= Margareta von Melen =

Swedish noblewoman (c. 1489–1541)

Margareta von Melen née Vasa (circa. 1489–November 22, 1541) was a Swedish noble. She was second cousin of King Gustav Vasa and the maternal aunt of Queen Margaret Leijonhufvud .

==Life==
Margareta was the eldest daughter of the nobles Erik Karlsson (Vasa) and Anna Karlsdotter (Vinstorpa). Her father was a cousin of Erik Johansson Vasa, father of King Gustav Vasa, and she was thus the second cousin of the future king.

Margareta married at some point prior to 1515 to lord Erik Knutsson Tre Rosor. In November 1520, her spouse became one of those executed at the Stockholm Bloodbath.

===Cousin of the king===
In 1523, she married the German noble and riksråd Berend von Melen in Söderköping. The marriage was arranged by her second cousin the king for political reasons. During his early reign, the German nobles John VII of Hoya and Berend von Melen belonged to the most trusted allies of the king, and he arranged the marriage between John VII of Hoya and his sister Margareta and Berend von Melen and his second cousin Margareta to secure their loyalty: the marriages were however controversial among the peasantry, who disliked the Germans around the king and criticized them and the foreign marriages when the king married the German princess Catherine of Saxe-Lauenburg. After their marriage, king Gustav granted the governorship of Vyborg Castle (an important stronghold against Russia) to John VII of Hoya and Kalmar Castle (an important stronghold against Denmark) to Berend von Melen.

===Treason===
Two years later, Margareta and her spouse took part in the failed attempt of Christina Gyllenstierna and Søren Norby to take the throne. In March 1525, the first of the Dalecarlian rebellions took place organized by Knut Mickelsson and Christina's former chancellor Peder Jakobsson (Sunnanväder), who glorified the reign of the Sture family in contrast to that of Gustav Vasa. The rebels reportedly contacted Søren Norby, who was the same month promised by Christian II to be his governor in Sweden should he deposed king Gustav. In April, Norby was rumored to be on his way to Blekinge with a fleet, after which he launched attacks with his fleet from his base in Gotland.

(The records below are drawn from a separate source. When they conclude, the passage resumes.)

### config.mk
export PLATFORM = sky130hd
export DESIGN_NAME = dummy_bitscan_unit
export DESIGN_NICKNAME = d
export VERILOG_FILES = /design/src/rtl/dummy_bitscan_unit.sv
export SDC_FILE = /design/constraint.sdc
export NUM_CORES = 1
export LEC_CHECK = 0
export ABC_AREA = 1
export BUFFER_PORTS_ARGS = -buffer_cell sky130_fd_sc_hd__clkbuf_2
export CAP_MARGIN = 5
export CORE_AREA = 2 2 47 49
export CTS_BUF_LIST = sky130_fd_sc_hd__clkbuf_2 sky130_fd_sc_hd__clkbuf_4 sky130_fd_sc_hd__clkbuf_8
export DETAILED_ROUTE_END_ITERATION = 12
export DIE_AREA = 0 0 49 51
export PLACE_DENSITY = 0.87
export SYNTH_ARGS = -nofsm -noshare
export SYNTH_HDL_FRONTEND = slang
export SYNTH_SLANG_ARGS = --single-unit
export TNS_END_PERCENT = 20
### constraint.sdc
create_clock -name clk_i -period 2.25 [get_ports clk_i]
set_clock_uncertainty 0.1 [all_clocks]
set_input_delay 0.1125 -clock clk_i [delete_from_list [all_inputs] [get_ports clk_i]]
set_output_delay 0.1125 -clock clk_i [all_outputs]
set_load 0.02 [all_outputs]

King Gustav sent Berend von Melen to fight Norby. However, von Melen broke his loyalty to the king and allied with Søren Norby, a treason for which the king blamed his second cousin Margareta von Melen: "Whatever wind in his ear it was [that made him shift loyalty] is not to be said. Although some blamed this on his wife, as this took place immediately after she joined him there." Shortly after, Christina sent her son Nils to von Melen at Kalmar Castle, and it was evidently believed, that von Melen would help Nils to unite with Norby. It was speculated abroad, that Søren Norby and Berend von Melen would conquer Sweden together as they were "through their wives highly connected" in Sweden.

At this point, the von Melen couple left for Germany, leaving Nils and a garrison in Kalmar, which was sieged by the troops of Gustav I, while Christina herself seems to have been placed in arrest. In May, the Dalecarlian rebels reproached King Gustav for having imprisoned Christina and having driven her son Nils out of the country and demanded the freedom of Christina.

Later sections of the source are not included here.